*PROBLEM DESCRIPTION*
Note each line in the data holding the string "worst" and report it.

(DATASET RECORDS begins)

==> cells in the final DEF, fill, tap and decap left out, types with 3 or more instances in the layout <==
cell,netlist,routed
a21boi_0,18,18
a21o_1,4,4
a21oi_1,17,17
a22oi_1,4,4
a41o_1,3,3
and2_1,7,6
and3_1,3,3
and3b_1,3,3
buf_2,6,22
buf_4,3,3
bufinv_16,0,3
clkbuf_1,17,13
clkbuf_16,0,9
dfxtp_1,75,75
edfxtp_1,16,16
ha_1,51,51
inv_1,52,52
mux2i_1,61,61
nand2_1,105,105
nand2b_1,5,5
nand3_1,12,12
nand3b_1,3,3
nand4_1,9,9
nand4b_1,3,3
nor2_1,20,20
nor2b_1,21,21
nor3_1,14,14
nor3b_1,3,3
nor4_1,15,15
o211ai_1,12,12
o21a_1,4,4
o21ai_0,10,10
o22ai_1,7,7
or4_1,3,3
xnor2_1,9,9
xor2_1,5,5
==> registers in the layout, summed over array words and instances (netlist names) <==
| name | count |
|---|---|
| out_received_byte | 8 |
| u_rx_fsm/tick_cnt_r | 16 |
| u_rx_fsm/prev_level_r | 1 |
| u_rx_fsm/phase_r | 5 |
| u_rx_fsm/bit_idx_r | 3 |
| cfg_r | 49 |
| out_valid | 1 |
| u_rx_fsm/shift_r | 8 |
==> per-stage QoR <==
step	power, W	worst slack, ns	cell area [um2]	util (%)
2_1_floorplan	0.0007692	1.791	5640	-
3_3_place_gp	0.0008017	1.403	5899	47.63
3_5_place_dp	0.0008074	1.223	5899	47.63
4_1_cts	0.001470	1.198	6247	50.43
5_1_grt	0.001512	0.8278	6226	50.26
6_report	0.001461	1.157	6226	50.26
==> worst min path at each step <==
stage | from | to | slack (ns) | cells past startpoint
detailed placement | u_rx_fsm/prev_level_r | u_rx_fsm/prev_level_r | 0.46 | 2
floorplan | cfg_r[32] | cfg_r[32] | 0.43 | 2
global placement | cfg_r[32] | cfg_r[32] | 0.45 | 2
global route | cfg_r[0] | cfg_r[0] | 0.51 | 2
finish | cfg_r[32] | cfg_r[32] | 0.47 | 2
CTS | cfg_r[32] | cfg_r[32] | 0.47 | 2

(DATASET RECORDS ends)

*ANSWER BOX*
step	power, W	worst slack, ns	cell area [um2]	util (%)
==> worst min path at each step <==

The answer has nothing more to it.